Streaming & UX

Delayed Streams Modeling

Convert streaming speech tasks into a single decoder-only autoregressive problem by time-aligning the parallel input and output streams with a fixed offset in preprocessing, eliminating the learned read/write policy that cascade pipelines require.

Problem

Cascading three models adds the latency of each stage to the user-perceived delay, and every handoff between them is a place where errors compound or interruptions break the pipeline. The language model cannot start reasoning until the speech-to-text stage commits to a transcription, and the text-to-speech stage cannot start speaking until the language model commits to a reply. The learned read/write policy added on top of this in simultaneous translators is itself a separate model that is hard to train, sensitive to the chosen delay budget, and has its own failure modes.

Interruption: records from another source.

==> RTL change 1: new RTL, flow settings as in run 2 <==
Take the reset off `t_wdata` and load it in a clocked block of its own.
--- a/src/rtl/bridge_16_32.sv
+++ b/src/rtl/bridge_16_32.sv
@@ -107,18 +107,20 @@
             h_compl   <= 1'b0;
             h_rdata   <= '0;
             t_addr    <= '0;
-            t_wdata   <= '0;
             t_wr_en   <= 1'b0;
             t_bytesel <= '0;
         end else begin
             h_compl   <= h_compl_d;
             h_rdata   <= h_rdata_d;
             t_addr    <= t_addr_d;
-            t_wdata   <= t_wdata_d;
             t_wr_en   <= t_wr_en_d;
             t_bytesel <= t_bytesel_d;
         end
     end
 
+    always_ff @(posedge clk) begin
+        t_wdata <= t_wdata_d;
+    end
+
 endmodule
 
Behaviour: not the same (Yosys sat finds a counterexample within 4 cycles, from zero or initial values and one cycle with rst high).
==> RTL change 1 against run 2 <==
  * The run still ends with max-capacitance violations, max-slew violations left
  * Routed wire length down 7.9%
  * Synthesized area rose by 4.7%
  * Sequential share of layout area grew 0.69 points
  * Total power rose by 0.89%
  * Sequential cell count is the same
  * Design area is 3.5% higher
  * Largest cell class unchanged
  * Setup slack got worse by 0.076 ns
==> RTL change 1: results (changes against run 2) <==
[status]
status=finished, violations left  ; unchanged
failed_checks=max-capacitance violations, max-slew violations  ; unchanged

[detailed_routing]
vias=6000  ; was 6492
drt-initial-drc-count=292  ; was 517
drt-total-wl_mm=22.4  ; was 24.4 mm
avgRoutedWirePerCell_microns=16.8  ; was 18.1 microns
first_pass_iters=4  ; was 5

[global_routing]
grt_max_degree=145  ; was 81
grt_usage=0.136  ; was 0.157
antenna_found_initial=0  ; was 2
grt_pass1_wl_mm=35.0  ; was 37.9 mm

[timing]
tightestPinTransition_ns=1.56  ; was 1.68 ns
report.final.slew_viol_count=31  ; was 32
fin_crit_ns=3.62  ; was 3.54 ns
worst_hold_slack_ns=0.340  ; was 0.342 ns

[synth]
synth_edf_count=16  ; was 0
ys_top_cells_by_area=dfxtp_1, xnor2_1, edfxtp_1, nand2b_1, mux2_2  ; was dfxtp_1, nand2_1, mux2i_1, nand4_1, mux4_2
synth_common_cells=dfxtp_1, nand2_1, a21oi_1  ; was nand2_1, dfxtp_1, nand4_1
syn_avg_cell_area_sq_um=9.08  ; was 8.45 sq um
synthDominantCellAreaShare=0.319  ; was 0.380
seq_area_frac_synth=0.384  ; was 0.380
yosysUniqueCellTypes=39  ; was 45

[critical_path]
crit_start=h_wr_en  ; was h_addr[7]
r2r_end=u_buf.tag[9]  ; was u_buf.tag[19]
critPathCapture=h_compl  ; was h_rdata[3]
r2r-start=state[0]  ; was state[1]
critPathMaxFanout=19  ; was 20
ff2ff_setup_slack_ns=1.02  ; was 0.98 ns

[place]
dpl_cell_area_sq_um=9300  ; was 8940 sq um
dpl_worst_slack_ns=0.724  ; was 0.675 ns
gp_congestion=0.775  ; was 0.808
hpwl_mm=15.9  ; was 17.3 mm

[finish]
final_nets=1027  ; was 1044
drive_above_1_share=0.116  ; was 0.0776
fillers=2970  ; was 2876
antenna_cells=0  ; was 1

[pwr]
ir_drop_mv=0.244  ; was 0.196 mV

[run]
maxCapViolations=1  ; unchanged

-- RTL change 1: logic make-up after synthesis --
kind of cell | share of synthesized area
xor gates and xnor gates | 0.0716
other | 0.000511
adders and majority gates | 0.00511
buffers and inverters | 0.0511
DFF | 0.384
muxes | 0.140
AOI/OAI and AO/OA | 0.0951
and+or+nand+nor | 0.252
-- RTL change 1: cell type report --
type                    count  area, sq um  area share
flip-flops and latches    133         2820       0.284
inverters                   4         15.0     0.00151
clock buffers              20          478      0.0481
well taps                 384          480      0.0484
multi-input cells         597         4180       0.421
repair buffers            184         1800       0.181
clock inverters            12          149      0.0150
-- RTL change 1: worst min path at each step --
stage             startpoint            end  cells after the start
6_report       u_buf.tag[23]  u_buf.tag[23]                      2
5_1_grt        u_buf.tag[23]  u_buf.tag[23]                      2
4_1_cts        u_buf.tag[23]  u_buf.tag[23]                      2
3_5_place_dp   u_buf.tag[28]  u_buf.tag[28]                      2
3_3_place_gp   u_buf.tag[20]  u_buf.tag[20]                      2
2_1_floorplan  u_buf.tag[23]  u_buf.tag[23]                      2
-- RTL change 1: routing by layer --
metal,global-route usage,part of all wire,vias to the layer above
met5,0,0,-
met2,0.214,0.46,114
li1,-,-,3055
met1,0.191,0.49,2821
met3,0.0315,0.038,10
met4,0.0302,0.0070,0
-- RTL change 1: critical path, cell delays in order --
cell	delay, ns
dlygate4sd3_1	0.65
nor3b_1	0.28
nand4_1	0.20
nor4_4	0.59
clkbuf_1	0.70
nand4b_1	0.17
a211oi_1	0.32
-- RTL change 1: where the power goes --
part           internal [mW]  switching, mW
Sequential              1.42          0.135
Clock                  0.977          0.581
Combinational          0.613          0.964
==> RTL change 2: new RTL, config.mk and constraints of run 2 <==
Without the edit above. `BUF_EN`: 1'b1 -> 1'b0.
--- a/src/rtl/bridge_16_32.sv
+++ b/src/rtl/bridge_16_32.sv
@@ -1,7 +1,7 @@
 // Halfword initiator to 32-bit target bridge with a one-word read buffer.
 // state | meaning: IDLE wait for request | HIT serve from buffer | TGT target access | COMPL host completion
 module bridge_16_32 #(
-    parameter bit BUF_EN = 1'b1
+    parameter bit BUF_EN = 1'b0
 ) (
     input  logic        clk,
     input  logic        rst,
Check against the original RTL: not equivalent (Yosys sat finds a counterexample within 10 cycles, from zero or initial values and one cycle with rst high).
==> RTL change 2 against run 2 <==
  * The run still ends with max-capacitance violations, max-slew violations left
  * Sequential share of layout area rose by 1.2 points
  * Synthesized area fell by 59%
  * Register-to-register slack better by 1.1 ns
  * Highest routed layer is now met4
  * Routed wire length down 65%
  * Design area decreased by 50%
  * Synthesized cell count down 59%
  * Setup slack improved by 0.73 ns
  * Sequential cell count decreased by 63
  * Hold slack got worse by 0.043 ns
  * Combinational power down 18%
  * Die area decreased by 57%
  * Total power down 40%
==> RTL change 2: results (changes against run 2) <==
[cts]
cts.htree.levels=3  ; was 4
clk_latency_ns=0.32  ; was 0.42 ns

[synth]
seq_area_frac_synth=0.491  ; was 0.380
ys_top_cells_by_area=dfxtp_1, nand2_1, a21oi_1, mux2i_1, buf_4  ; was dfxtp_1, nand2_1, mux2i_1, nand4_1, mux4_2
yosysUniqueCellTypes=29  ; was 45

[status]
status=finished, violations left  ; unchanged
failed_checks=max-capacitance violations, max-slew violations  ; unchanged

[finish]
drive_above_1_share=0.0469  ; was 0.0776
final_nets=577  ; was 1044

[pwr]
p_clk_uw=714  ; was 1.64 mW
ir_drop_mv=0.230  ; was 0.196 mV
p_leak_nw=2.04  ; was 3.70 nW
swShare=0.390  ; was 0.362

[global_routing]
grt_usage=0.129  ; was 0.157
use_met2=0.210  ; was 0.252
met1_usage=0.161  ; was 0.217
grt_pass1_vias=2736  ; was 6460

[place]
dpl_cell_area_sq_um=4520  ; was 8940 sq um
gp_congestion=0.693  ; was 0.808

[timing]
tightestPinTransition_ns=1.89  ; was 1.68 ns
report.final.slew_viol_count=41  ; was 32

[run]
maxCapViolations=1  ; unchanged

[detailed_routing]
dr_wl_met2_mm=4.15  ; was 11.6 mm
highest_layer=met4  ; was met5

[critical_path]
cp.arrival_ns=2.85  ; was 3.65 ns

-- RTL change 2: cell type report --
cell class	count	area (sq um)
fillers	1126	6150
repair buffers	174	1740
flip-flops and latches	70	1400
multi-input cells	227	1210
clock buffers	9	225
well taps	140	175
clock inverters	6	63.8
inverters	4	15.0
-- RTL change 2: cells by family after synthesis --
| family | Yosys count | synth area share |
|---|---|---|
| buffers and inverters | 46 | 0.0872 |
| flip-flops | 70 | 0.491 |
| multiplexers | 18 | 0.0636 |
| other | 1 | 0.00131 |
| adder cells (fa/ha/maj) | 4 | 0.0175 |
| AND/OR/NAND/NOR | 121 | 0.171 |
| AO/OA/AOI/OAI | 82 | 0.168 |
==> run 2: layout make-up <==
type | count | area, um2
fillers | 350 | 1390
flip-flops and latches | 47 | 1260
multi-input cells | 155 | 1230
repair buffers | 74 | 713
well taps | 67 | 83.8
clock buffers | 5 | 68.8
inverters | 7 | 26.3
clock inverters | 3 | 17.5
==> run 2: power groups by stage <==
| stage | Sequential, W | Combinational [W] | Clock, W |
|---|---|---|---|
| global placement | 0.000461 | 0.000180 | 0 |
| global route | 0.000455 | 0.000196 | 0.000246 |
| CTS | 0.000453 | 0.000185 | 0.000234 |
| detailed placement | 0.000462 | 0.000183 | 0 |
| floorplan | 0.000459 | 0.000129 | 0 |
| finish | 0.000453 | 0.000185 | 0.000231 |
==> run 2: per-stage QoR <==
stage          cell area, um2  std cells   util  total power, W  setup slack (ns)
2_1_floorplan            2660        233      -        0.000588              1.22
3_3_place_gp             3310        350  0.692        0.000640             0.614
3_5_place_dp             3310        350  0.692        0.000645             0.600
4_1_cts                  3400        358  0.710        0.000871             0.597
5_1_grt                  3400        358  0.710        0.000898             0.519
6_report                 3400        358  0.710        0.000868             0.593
`src/rtl/peak_note_pkg.sv`:
```
// Shared types and note lookup table for the peak note detector.
// NOTE_BOUND holds the lowest FFT bin of each equal-temperament note (ascending).
package peak_note_pkg;

    typedef enum logic [1:0] {IDLE, SCAN, EVAL, DONE} state_t;

    localparam int NOTE_W     = 6;
    localparam int BOUND_W    = 11;
    localparam int NUM_BOUNDS = 63;

    localparam logic [BOUND_W-1:0] NOTE_BOUND [NUM_BOUNDS] = '{
        11'd2,   11'd3,   11'd4,   11'd5,   11'd6,   11'd7,   11'd8,   11'd9,
        11'd10,  11'd11,  11'd12,  11'd13,  11'd14,  11'd15,  11'd16,  11'd17,
        11'd18,  11'd19,  11'd20,  11'd21,  11'd22,  11'd24,  11'd25,  11'd27,
        11'd28,  11'd30,  11'd32,  11'd34,  11'd36,  11'd38,  11'd40,  11'd42,
        11'd45,  11'd48,  11'd50,  11'd53,  11'd57,  11'd60,  11'd64,  11'd67,
        11'd71,  11'd76,  11'd80,  11'd85,  11'd90,  11'd95,  11'd101, 11'd107,
        11'd113, 11'd120, 11'd127, 11'd135, 11'd143, 11'd151, 11'd160, 11'd170,
        11'd180, 11'd190, 11'd202, 11'd214, 11'd227, 11'd240, 11'd254
    };

endpackage

```
`src/rtl/peak_note_detector_if.sv`:
```
// Magnitude stream from the filter plus the frame-done handshake back to it.
interface peak_note_detector_if #(
    parameter int MAG_W = 64,
    parameter int IDX_W = 11
);
    logic             start;
    logic             mag_valid;
    logic [MAG_W-1:0] mag;
    logic [IDX_W-1:0] index;
    logic             done;

    modport master (output start, mag_valid, mag, index, input done);
    modport slave  (input start, mag_valid, mag, index, output done);
endinterface

```
`src/rtl/peak_note_detector_bin_to_note.sv`:
```
// Combinational bin-to-note mapping: number of note boundaries at or below the bin.
module bin_to_note
    import peak_note_pkg::*;
#(
    parameter int IDX_W = 11
) (
    input  logic [IDX_W-1:0]  bin,
    output logic [NOTE_W-1:0] note_num
);

    always_comb begin
        note_num = '0;
        for (int i = 0; i < NUM_BOUNDS; i++) begin
            if (int'(bin) >= int'(NOTE_BOUND[i]))
                note_num = note_num + NOTE_W'(1);
        end
    end

endmodule

```
`src/rtl/peak_note_detector.sv`:
```
// Per-frame peak search over the magnitude stream with multi-frame debounce
// before the peak bin and its note number are published.
module peak_note_detector
    import peak_note_pkg::*;
#(
    parameter int               MAG_W         = 64,
    parameter int               IDX_W         = 11,
    parameter int               NUM_BINS      = 1024,
    parameter int               MIN_BIN       = 2,
    parameter logic [MAG_W-1:0] THRESH        = 64'd1000000,
    parameter int               STABLE_FRAMES = 3
) (
    input  logic                 CLOCK_50,
    input  logic                 reset,
    peak_note_detector_if.slave  bus,
    output logic [IDX_W-1:0]     peak_index,
    output logic [MAG_W-1:0]     peak_mag,
    output logic [NOTE_W-1:0]    note_num,
    output logic                 note_valid
);

    localparam int              CNT_W   = $clog2(STABLE_FRAMES + 1);
    localparam logic [CNT_W-1:0] CNT_MAX = CNT_W'(STABLE_FRAMES);

    state_t              state;
    logic                done_r;
    logic [MAG_W-1:0]    max_mag;
    logic [IDX_W-1:0]    max_idx;
    logic [IDX_W:0]      cand;
    logic [IDX_W:0]      new_cand;
    logic [CNT_W-1:0]    stable_cnt;
    logic [CNT_W-1:0]    cnt_next;
    logic                bin_wins;
    logic                last_bin;
    logic [NOTE_W-1:0]   max_note;

    assign bus.done = done_r;

    bin_to_note #(.IDX_W(IDX_W)) u_bin_to_note (
        .bin      (max_idx),
        .note_num (max_note)
    );

    // Candidate is {valid, bin}; an empty frame is all-zero so repeated silence also debounces.
    always_comb begin
        bin_wins = bus.mag_valid && (int'(bus.index) >= MIN_BIN) &&
                   (int'(bus.index) < NUM_BINS) && (bus.mag > max_mag);
        last_bin = bus.mag_valid && (int'(bus.index) == NUM_BINS - 1);
        new_cand = (max_mag >= THRESH) ? {1'b1, max_idx} : '0;
        if (new_cand != cand)
            cnt_next = CNT_W'(1);
        else if (stable_cnt == CNT_MAX)
            cnt_next = CNT_MAX;
        else
            cnt_next = stable_cnt + CNT_W'(1);
    end

    always_ff @(posedge CLOCK_50) begin
        if (reset) begin
            state      <= IDLE;
            done_r     <= 1'b0;
            max_mag    <= '0;
            max_idx    <= '0;
            cand       <= '0;
            stable_cnt <= '0;
            peak_index <= '0;
            peak_mag   <= '0;
            note_num   <= '0;
            note_valid <= 1'b0;
        end else begin
            done_r <= 1'b0;
            case (state)
                IDLE: begin
                    if (bus.start) begin
                        max_mag <= '0;
                        max_idx <= '0;
                        state   <= SCAN;
                    end
                end
                SCAN: begin
                    // A restart drops whatever bin arrives alongside it.
                    if (bus.start) begin
                        max_mag <= '0;
                        max_idx <= '0;
                    end else begin
                        if (bin_wins) begin
                            max_mag <= bus.mag;
                            max_idx <= bus.index;
                        end
                        if (last_bin)
                            state <= EVAL;
                    end
                end
                EVAL: begin
                    cand       <= new_cand;
                    stable_cnt <= cnt_next;
                    if (cnt_next == CNT_MAX) begin
                        if (new_cand[IDX_W]) begin
                            peak_index <= max_idx;
                            peak_mag   <= max_mag;
                            note_num   <= max_note;
                            note_valid <= 1'b1;
                        end else begin
                            note_num   <= '0;
                            note_valid <= 1'b0;
                        end
                    end
                    done_r <= 1'b1;
                    state  <= DONE;
                end
                DONE: state <= IDLE;
                default: state <= IDLE;
            endcase
        end
    end

endmodule

```
`src/flat_wrapper.sv`:
```
// flat-port wrapper written by rule: the top's interface ports become plain ports
module peak_note_detector_flat import peak_note_pkg::*;
#(
    parameter int               MAG_W         = 64,
    parameter int               IDX_W         = 11,
    parameter int               NUM_BINS      = 1024,
    parameter int               MIN_BIN       = 2,
    parameter logic [MAG_W-1:0] THRESH        = 64'd1000000,
    parameter int               STABLE_FRAMES = 3
)
  (CLOCK_50, reset, peak_index, peak_mag, note_num, note_valid, bus_start, bus_mag_valid, bus_mag, bus_index, bus_done);
  peak_note_detector_if #(.MAG_W(MAG_W), .IDX_W(IDX_W)) bus_i ();
  input  logic CLOCK_50;
  input  logic reset;
  output logic [IDX_W-1:0] peak_index;
  output logic [MAG_W-1:0] peak_mag;
  output logic [NOTE_W-1:0] note_num;
  output logic note_valid;
  input wire logic [$bits(bus_i.start)-1:0] bus_start;
  input wire logic [$bits(bus_i.mag_valid)-1:0] bus_mag_valid;
  input wire logic [$bits(bus_i.mag)-1:0] bus_mag;
  input wire logic [$bits(bus_i.index)-1:0] bus_index;
  output wire logic [$bits(bus_i.done)-1:0] bus_done;
  assign bus_i.start = bus_start;
  assign bus_i.mag_valid = bus_mag_valid;
  assign bus_i.mag = bus_mag;
  assign bus_i.index = bus_index;
  assign bus_done = bus_i.done;
  peak_note_detector #(.MAG_W(MAG_W), .IDX_W(IDX_W), .NUM_BINS(NUM_BINS), .MIN_BIN(MIN_BIN), .THRESH(THRESH), .STABLE_FRAMES(STABLE_FRAMES)) u_core (.CLOCK_50(CLOCK_50), .reset(reset), .bus(bus_i), .peak_index(peak_index), .peak_mag(peak_mag), .note_num(note_num), .note_valid(note_valid));
endmodule
```
`config.mk`:
```
export PLATFORM = sky130hd
export DESIGN_NAME = peak_note_detector_flat
export DESIGN_NICKNAME = d
export VERILOG_FILES = /design/src/rtl/peak_note_pkg.sv /design/src/rtl/peak_note_detector_if.sv /design/src/rtl/peak_note_detector_bin_to_note.sv /design/src/rtl/peak_note_detector.sv /design/src/flat_wrapper.sv
export SDC_FILE = /design/constraint.sdc
export NUM_CORES = 1
export LEC_CHECK = 0
export CAP_MARGIN = 20
export CORE_MARGIN = 2
export CORE_UTILIZATION = 45
export CTS_CLUSTER_DIAMETER = 100
export DETAILED_ROUTE_END_ITERATION = 8
export PLACE_DENSITY = 0.74
export SLEW_MARGIN = 10
export SYNTH_ARGS = -nofsm -noshare
export SYNTH_HDL_FRONTEND = slang
export SYNTH_SLANG_ARGS = --single-unit
```
`constraint.sdc`:
```
create_clock -name CLOCK_50 -period 37.6 [get_ports CLOCK_50]
set_clock_uncertainty 0.15 [all_clocks]
set_input_delay 9.4 -clock CLOCK_50 [delete_from_list [all_inputs] [get_ports CLOCK_50]]
set_output_delay 9.4 -clock CLOCK_50 [all_outputs]
set_load 0.1 [all_outputs]
```
## Yosys cells after proc, flatten, opt, wreduce, memory -nomap -nowiden

Index checks and enable logic that the tools add are counted.

- $add $sub $neg: 63
- $lt $le $gt $ge: 67
- Multipliers: 0
- Bitwise gates (word level): 0
- Divide/modulo/power cells: 0
- Equal/unequal tests: 11
- Mux-type cells: 81
- Shift operators: 0
- Reductions and logical operators: 10

Operators by type and width:

| cell | count |
|---|---|
| $mux 6 | 63 |
| $add 6x1->6 const B | 62 |
| $mux 64 | 3 |
| $ge 11x7->1 const B | 13 |
| $ge 11x5->1 const B | 12 |
| $ge 11x6->1 const B | 12 |
| $ge 11x8->1 const B | 12 |
| $pmux 64 s2 | 1 |
| $ge 11x4->1 const B | 8 |
| $ge 64x20->1 const B | 1 |
| $gt 64x64->1 | 1 |
| $ge 11x3->1 const B | 4 |
| $ge 11x2->1 const B | 3 |
| $mux 11 | 3 |
| $pmux 11 s2 | 1 |
| $mux 12 | 1 |
| $ne 12x12->1 | 1 |
| $eq 11x11->1 const B | 1 |
| $lt 11x11->1 const B | 1 |
| $mux 2 | 5 |
| $reduce_and 3->1 | 3 |
| $eq 2x2->1 const B | 4 |
| $pmux 2 s4 | 1 |
| $logic_and 1x1->1 | 4 |
| other kinds (9) | 12 |

- Word-level logic and storage cells: 242
- Output and inout bits: 83
- Bits in writable memories: 0
- Register bits: 174
- Memories: 0
- Bits in latches: 0
- Bits in read-only memories: 0

## Logic depth before layout (Yosys ltp)

- Depth after elaboration: 127
- Gate-level depth with buffers: 171

## Modules after synthesis

A second synthesis with hierarchy kept.

- Cells, all modules: 2,431
- Area, all modules: 18,390.1 um^2

Modules (own cells, without submodules):

| module | cells each | times used | area each (um^2) |
|---|---|---|---|
| bin_to_note | 1,531 | 1 | 10,443.8 |
| peak_note_detector | 900 | 1 | 7,946.4 |

## Worst setup path after synthesis

OpenSTA, ideal clock, no wires.

- Path kind: register -> register
- From: register u_core.max_idx[2]
- To: register u_core.note_num[4]
- Arrival time: 29.250 ns
- Stages on the path, launching flop included: 166
- Library setup time: 0.128 ns
- Slack: 8.073 ns
- Path through: dfxtp_1 -> buf_2 -> clkbuf_1 -> clkbuf_1 -> clkbuf_1 -> buf_1 -> nor3_1 -> ha_1 -> clkbuf_1 -> clkbuf_1 -> xnor2_1 -> ha_1 -> o32a_1 -> ha_1 -> o31ai_1 -> or3_1 -> o211a_1 -> ha_1 -> (+130 left out) -> nor2_1 -> ha_1 -> nor2b_1 -> nor3_1 -> a211oi_1 -> ha_1 -> nand2_1 -> o21ai_0 -> ha_1 -> mux2_2 -> ha_1 -> mux2_2 -> ha_1 -> nand2_1 -> nor3b_1 -> xnor3_1 -> a2bb2oi_1 -> nor2_1

- Word-level cells in the longest chain between the ends: 127

Ends and longest elaborated chain:

| what | line | RTL |
|---|---|---|
| start: declaration | peak_note_detector.sv:28 | `logic [IDX_W-1:0] max_idx;` |
| start signal: assignment | peak_note_detector.sv:88 | `max_idx <= bus.index;` |
| $ge 11x2->1 | peak_note_detector_bin_to_note.sv:14 | `if (int'(bin) >= int'(NOTE_BOUND[i]))` |
| $mux 1 | peak_note_detector_bin_to_note.sv:14 |  |
| $add 6x1->6 | peak_note_detector_bin_to_note.sv:15 | `note_num = note_num + NOTE_W'(1);` |
| $mux 6 | peak_note_detector_bin_to_note.sv:14 |  |
| $add 6x1->6 | peak_note_detector_bin_to_note.sv:15 |  |
| $mux 6 | peak_note_detector_bin_to_note.sv:14 |  |
| $add 6x1->6 | peak_note_detector_bin_to_note.sv:15 |  |
| $mux 6 | peak_note_detector_bin_to_note.sv:14 |  |
| (+111 left out) | n/a |  |
| $mux 6 | peak_note_detector_bin_to_note.sv:14 |  |
| $add 6x1->6 | peak_note_detector_bin_to_note.sv:15 |  |
| $mux 6 | peak_note_detector_bin_to_note.sv:14 |  |
| $add 6x1->6 | peak_note_detector_bin_to_note.sv:15 |  |
| $mux 6 | peak_note_detector_bin_to_note.sv:14 |  |
| $add 6x1->6 | peak_note_detector_bin_to_note.sv:15 |  |
| $mux 6 | peak_note_detector_bin_to_note.sv:14 |  |
| $mux 6 | peak_note_detector.sv:98 | `if (new_cand[IDX_W]) begin` |
| end signal: assignment | peak_note_detector.sv:101 | `note_num <= max_note;` |
| end: declaration | peak_note_detector.sv:18 | `output logic [NOTE_W-1:0] note_num,` |

Parallel ways exist; a longest one is shown, timed or not.
A chain may end at the register's enable or synchronous reset.

## Worst setup path in the final report

- From: register u_core.max_idx[7]
- To: register u_core.note_num[4]

Same word-level chain as after synthesis.
===== src/rtl/hazard_ldu_cmp.sv =====
// Load-use comparator: flags an ID source that the load in EX has not yet produced.
module hazard_ldu_cmp
  import hazard_ctl_pkg::*;
#(
  parameter int unsigned REG_W = DEF_REG_W
) (
  input  logic [REG_W-1:0] i_id_rs1,
  input  logic [REG_W-1:0] i_id_rs2,
  input  logic             i_use_rs1,
  input  logic             i_use_rs2,
  input  logic             i_ex_is_load,
  input  logic [REG_W-1:0] i_ex_rd,
  output logic             o_hit_c
);

  logic w_rd_live;
  logic w_rs1_hit;
  logic w_rs2_hit;

  // Writes to the zero register never create a dependency.
  assign w_rd_live = i_ex_is_load && (i_ex_rd != REG_W'(REG_ZERO));
  assign w_rs1_hit = i_use_rs1 && (i_id_rs1 == i_ex_rd);
  assign w_rs2_hit = i_use_rs2 && (i_id_rs2 == i_ex_rd);
  assign o_hit_c   = w_rd_live && (w_rs1_hit || w_rs2_hit);

endmodule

None of these architectures handle full-duplex dialogue — both sides talking and listening at once — without further hacks.

Solution

In preprocessing, represent each training example as parallel token streams (source and target) interleaved on a shared time axis, with the target stream offset by a fixed delay (the chosen latency budget, e.g. 1-3 seconds for translation, ~80ms for full-duplex dialogue). Train a standard decoder-only transformer to autoregressively predict the next interleaved token. At inference, feed source tokens as they arrive and read off target tokens at the offset position — no learned policy decides when to emit, the offset structure does. The same architecture handles speech-to-text (text stream offset behind audio), text-to-speech (audio stream offset behind text), simultaneous translation (target language offset behind source), and full-duplex dialogue (each speaker's stream offset behind the joint conversation).

When to use

Latency budget is tight (sub-second to few-second).
Task is naturally a stream-to-stream transduction (speech, translation, dialogue).
Time-aligned paired data is available or can be synthesized.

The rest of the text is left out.